На следующий день Пуанкаре уезжал в Петербург, вернулся только поздно ночью. Но до своего отъезда он виделся утром с государем и завтракал у него в Александрийском коттедже, в домашней обстановке.
В среду 9 июля в Петергофском дворце был торжественный завтрак для президента и для прибывших с ним французских моряков.
Завтрак был без дам, так как императрица по нездоровью не могла присутствовать. Сейчас же после этого последовал отъезд в Красное Село на Зарю с церемонией, затем обед в лагере у великого князя Николая Николаевича и спектакль к Красносельском театре.
Вечер в день Зари был тихий, но необычайно душный. Государь был на коне. За ним следовала в коляске императрица с президентом и старшими великими княжнами. Свита следовала верхом по обе стороны царского экипажа.
Объезд бесчисленных войск, выстроенных впереди лагерных помещений, и последовавшая затем Заря длились очень долго и были из-за жары утомительны, но их картина по своей непередаваемой красоте, как и бывшего на следующий день парада войскам, до сих пор осталась у меня памяти. В особенности этот красносельский парад – последняя красивая военная картина старой России. Он был так величественно показателен и наполнял меня как русского такими гордыми уверенными переживаниями.
Да, как я наблюдал, и не меня одного.
Я был дежурным в тот день при Его Величестве, находился вблизи него и видел, что и он был охвачен не менее волнующими чувствами, чем я.
Пуанкаре все время находился без шляпы, не отрывая глаз от проходивших мимо русских войск, и из-за этого лишь изредка, почти не оборачиваясь, обменивался короткими впечатлениями с сидевшей около него императрицей.
Тот, кто с иронией отзывается о всяких военных парадах и говорит, что они лишь пустое препровождение времени, ничего не показывают и ничего еще не доказывают, все же во многом не прав.
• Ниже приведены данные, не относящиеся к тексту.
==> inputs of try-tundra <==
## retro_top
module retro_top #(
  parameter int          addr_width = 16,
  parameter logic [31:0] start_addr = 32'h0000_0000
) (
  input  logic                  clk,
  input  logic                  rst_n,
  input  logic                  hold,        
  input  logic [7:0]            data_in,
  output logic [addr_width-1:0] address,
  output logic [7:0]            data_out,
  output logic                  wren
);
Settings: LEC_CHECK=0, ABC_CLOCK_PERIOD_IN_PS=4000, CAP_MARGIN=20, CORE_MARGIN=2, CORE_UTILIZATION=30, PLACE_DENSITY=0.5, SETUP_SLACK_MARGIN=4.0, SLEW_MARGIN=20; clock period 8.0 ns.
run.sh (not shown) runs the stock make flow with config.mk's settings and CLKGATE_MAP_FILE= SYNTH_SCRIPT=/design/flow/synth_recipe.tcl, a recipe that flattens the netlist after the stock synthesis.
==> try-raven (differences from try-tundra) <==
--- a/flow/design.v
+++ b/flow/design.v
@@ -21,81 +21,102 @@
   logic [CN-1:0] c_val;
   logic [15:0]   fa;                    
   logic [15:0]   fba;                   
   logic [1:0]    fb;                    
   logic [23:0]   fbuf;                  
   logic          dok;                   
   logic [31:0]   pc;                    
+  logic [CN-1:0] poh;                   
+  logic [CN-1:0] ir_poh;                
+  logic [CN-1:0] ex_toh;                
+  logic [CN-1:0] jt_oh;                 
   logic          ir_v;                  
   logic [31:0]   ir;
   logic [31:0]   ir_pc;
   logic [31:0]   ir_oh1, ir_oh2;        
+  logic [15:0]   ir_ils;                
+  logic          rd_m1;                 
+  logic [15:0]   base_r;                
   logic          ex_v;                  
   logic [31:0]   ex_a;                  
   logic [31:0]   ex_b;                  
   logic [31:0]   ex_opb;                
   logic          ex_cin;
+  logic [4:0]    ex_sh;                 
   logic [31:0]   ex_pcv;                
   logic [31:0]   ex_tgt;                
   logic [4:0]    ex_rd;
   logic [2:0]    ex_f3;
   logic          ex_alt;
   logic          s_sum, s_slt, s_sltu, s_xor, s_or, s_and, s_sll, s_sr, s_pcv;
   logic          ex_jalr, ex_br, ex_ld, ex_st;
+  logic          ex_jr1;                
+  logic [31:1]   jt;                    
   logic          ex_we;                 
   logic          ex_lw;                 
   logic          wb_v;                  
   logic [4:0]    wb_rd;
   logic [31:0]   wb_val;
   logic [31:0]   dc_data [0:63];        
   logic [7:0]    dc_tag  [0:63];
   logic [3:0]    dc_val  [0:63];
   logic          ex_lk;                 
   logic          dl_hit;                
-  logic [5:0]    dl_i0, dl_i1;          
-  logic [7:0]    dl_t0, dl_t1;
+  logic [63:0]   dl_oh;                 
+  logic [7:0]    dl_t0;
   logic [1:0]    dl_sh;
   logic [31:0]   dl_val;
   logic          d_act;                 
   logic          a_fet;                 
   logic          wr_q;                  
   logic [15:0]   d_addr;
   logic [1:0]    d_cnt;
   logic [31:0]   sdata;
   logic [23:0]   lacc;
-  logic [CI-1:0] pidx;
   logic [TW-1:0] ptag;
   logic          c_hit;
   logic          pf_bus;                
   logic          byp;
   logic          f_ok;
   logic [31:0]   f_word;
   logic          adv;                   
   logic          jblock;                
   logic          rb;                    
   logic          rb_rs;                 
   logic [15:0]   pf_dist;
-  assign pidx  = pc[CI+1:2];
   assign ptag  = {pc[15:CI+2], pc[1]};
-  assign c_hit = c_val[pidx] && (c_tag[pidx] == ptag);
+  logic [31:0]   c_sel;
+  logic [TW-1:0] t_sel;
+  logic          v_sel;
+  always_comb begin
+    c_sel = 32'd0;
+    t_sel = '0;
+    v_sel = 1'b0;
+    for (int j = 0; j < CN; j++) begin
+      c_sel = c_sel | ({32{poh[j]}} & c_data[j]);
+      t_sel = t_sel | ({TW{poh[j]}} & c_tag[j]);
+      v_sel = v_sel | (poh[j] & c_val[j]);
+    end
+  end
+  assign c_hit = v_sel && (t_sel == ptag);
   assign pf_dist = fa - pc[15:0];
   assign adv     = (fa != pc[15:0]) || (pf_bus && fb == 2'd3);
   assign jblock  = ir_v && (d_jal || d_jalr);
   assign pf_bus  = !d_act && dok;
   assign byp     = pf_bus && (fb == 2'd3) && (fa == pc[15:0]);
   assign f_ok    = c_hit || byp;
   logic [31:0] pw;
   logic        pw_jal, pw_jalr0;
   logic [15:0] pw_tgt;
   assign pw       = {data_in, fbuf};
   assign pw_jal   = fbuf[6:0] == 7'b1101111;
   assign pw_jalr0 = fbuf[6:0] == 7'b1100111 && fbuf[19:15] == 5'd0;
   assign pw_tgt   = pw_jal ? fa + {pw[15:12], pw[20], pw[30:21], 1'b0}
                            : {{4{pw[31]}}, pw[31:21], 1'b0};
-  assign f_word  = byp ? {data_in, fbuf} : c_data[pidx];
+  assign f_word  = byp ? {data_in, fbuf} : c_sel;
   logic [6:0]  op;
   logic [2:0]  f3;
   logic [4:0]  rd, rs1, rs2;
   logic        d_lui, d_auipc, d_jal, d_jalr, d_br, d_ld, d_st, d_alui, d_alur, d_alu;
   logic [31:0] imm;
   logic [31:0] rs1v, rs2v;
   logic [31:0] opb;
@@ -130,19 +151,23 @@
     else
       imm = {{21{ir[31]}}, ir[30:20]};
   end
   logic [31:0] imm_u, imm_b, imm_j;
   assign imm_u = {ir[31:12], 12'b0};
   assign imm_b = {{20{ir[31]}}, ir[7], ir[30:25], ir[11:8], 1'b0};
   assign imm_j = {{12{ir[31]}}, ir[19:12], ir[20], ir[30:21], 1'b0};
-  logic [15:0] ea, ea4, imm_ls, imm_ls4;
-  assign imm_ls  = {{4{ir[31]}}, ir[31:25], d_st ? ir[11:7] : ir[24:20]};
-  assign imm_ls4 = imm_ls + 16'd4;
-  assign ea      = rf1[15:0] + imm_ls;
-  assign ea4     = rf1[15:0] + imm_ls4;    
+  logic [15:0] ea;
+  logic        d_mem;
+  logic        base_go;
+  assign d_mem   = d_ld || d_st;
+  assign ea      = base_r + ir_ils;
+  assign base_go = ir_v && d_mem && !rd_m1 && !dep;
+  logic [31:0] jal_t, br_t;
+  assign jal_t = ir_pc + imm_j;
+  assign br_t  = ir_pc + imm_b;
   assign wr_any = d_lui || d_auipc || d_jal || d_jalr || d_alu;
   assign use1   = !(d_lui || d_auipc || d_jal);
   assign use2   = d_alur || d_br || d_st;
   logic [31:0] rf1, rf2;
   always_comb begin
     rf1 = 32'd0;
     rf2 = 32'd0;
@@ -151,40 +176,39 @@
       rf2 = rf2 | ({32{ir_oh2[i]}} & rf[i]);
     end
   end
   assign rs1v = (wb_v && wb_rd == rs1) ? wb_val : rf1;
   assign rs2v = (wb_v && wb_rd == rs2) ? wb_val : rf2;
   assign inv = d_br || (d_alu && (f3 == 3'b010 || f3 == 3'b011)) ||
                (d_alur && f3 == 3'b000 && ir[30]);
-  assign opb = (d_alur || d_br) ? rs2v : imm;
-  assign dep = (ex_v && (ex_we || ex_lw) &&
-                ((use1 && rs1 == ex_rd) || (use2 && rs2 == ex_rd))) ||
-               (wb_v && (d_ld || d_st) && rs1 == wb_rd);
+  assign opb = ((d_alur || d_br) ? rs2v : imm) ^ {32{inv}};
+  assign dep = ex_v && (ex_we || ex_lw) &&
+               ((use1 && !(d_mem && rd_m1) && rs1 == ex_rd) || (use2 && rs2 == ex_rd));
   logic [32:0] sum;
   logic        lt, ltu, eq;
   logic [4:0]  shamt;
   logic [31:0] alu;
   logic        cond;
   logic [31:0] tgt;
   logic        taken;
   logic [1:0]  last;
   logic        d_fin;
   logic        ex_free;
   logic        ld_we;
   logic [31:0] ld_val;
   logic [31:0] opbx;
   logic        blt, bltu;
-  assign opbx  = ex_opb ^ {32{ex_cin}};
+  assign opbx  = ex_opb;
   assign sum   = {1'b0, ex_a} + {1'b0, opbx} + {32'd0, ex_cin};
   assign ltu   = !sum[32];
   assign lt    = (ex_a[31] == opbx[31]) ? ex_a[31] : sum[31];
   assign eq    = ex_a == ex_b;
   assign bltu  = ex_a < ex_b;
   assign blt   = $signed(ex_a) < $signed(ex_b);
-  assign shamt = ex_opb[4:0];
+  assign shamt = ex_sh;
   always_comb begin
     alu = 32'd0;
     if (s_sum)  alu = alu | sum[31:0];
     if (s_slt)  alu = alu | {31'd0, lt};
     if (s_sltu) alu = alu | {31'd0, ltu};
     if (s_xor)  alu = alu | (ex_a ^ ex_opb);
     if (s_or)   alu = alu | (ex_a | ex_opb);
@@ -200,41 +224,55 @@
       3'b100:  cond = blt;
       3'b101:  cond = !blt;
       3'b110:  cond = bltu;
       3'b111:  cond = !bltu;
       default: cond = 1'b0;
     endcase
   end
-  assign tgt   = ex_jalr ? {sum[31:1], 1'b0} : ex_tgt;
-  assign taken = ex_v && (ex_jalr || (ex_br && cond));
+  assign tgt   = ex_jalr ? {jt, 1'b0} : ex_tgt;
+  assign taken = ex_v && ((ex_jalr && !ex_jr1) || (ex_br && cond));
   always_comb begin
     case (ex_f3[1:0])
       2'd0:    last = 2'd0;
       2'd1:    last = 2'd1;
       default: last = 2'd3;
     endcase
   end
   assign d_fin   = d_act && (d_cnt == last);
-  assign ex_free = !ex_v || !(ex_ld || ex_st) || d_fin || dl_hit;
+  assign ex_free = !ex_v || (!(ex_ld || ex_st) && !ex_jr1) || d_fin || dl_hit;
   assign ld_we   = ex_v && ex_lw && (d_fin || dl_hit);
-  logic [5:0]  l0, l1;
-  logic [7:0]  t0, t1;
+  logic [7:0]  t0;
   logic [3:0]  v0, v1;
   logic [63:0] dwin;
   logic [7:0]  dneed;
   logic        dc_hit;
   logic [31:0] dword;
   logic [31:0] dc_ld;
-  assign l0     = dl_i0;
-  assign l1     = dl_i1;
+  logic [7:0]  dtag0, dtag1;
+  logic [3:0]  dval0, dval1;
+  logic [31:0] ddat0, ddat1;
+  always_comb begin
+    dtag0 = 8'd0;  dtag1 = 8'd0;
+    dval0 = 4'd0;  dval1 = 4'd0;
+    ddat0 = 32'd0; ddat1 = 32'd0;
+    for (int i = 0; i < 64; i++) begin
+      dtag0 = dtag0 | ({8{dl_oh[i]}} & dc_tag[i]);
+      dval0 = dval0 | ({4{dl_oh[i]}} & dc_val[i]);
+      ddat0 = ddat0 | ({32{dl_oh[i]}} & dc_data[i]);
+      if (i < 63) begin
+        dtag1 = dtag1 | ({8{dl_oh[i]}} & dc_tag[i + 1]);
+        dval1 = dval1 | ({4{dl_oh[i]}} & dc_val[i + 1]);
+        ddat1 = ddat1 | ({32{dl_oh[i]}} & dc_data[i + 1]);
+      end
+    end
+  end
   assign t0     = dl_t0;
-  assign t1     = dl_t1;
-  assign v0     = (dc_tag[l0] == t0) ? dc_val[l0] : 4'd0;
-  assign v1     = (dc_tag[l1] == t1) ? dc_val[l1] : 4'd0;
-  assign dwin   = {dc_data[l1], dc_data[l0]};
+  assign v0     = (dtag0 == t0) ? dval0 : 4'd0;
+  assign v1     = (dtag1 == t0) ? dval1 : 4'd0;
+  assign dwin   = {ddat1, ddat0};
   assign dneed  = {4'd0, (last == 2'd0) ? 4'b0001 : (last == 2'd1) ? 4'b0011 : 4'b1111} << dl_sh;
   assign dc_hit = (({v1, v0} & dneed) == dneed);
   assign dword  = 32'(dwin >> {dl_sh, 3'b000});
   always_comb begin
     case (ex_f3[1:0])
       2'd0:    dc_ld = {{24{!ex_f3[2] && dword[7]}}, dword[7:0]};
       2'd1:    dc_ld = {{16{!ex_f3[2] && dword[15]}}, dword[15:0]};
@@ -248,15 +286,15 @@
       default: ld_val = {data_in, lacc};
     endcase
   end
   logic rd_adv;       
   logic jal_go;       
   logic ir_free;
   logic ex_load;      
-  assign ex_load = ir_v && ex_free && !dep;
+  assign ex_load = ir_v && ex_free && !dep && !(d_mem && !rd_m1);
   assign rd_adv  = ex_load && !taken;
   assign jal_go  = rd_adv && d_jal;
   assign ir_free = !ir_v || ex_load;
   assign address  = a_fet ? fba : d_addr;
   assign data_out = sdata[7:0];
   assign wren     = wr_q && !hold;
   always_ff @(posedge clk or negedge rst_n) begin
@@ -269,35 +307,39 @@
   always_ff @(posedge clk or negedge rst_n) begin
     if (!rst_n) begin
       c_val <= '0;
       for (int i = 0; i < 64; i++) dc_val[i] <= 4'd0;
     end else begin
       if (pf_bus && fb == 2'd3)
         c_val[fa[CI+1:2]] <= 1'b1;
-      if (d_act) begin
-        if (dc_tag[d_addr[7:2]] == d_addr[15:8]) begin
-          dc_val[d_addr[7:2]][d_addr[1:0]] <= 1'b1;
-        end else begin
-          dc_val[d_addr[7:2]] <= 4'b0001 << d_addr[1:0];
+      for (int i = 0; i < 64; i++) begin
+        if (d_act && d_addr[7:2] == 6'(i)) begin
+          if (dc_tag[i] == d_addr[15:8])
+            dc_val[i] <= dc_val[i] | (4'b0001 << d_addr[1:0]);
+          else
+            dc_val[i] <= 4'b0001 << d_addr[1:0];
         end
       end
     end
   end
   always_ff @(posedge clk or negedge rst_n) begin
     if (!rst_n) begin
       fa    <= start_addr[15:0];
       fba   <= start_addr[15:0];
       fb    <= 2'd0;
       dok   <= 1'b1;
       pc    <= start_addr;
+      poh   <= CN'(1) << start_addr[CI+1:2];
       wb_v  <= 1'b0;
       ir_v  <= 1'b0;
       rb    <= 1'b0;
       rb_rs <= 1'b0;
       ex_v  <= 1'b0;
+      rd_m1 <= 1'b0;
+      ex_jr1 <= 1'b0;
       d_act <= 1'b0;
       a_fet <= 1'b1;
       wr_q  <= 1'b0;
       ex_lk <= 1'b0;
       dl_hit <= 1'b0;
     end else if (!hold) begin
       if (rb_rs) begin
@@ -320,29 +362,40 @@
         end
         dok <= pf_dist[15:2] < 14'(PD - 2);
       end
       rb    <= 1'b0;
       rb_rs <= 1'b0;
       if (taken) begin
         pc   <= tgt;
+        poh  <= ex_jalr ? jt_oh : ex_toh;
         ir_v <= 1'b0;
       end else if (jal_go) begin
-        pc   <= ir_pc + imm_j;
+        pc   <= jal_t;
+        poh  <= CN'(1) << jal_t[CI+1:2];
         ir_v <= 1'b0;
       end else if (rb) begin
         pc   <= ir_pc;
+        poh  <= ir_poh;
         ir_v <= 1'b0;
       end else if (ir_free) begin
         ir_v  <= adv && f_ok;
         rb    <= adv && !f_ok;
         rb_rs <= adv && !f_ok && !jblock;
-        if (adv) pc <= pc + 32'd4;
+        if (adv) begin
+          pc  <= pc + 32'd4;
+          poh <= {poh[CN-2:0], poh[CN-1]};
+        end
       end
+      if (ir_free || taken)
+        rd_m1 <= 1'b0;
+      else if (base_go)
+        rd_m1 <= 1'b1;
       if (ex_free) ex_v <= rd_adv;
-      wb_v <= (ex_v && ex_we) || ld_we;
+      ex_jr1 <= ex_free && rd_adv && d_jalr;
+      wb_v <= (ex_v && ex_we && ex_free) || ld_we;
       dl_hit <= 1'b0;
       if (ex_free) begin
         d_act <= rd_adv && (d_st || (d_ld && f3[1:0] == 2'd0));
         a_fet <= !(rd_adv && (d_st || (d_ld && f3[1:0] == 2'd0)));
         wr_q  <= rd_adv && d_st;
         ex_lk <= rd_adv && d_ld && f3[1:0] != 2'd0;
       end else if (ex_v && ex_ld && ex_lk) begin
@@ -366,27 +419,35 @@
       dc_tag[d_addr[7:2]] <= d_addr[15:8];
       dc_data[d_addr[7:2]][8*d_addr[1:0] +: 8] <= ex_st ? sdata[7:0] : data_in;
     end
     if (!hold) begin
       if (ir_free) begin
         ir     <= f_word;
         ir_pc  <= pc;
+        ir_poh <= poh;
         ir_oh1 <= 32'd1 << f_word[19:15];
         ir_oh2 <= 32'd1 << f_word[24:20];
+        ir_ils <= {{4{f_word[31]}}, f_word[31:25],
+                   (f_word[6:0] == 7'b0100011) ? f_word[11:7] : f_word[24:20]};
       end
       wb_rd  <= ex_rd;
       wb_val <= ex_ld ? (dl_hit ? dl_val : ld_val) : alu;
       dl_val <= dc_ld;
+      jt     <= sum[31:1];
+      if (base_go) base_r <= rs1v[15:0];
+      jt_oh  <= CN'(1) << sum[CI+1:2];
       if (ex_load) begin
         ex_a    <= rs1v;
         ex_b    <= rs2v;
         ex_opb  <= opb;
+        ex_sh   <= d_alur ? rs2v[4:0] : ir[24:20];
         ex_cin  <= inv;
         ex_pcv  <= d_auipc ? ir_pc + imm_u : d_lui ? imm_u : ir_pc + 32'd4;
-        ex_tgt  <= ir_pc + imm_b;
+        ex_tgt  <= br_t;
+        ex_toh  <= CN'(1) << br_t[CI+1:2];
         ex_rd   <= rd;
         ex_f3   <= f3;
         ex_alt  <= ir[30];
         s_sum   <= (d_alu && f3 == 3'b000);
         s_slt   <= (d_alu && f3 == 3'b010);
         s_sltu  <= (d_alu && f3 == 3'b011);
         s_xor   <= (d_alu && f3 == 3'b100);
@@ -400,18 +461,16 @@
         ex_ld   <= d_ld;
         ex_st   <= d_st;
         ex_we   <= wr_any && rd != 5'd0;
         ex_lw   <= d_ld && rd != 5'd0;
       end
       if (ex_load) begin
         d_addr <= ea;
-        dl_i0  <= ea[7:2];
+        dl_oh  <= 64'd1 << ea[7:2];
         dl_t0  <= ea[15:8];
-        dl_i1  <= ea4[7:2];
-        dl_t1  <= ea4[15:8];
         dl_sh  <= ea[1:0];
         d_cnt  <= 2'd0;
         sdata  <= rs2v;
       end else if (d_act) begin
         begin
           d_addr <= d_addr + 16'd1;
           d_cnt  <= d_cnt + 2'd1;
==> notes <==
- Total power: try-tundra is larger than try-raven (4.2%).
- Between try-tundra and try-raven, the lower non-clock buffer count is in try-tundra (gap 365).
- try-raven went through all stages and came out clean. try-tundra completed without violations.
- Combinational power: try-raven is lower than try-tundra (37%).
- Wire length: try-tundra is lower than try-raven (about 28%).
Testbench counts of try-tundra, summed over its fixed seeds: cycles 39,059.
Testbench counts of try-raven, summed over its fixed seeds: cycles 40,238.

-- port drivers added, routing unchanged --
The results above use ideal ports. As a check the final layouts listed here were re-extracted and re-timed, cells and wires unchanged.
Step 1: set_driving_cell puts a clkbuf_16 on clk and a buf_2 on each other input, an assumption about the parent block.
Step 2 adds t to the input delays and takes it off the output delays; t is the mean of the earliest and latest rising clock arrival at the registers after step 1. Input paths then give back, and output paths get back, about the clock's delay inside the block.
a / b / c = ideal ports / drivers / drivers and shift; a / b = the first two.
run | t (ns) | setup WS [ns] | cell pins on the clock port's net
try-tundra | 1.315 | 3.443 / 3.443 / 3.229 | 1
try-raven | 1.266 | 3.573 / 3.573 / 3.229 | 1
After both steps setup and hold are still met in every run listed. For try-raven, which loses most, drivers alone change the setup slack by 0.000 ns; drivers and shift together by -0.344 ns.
Если такое торжественное прохождение перед своим верховным вождем многочисленных войск действительно еще не может доказать их особенное мужество, военное искусство и выносливость, то все же эта картина невольно волнующа. Она наглядно показывает всю красоту цвета нации и явленную этой нацией возможность ее сплоченности, а следовательно, и ее силы.
Ни одно из столь любимых в наши дни показательных шествий «пролетариата» с красными флагами и плакатами или других невоенных корпораций, как бы многочисленны они ни были, не дает и намека на подобное впечатление. Толпа всегда останется толпою, какою бы организованностью или пафосом она ни обладала.
Уже в одних несомых ею плакатах, несмотря на их громкие фразы, чувствуются лишь самолюбивые побуждения материального свойства. Это обыкновенно не призыв к единению и возвеличению Родины, а крик зависти, злобы и раздора. В сравнении с незыблемой святостью войсковых знамен и штандартов подобные плакаты справедливо заслужили название «тряпок».
В тот же день, в четверг 10/23 июля, после красносельского парада вечером последовал прощальный обед, данный Пуанкаре в честь Их Величеств на броненосце «La France» и отбытие французского президента, как предполагалось, с ответными визитами в Стокгольм, Копенгаген и Христианию.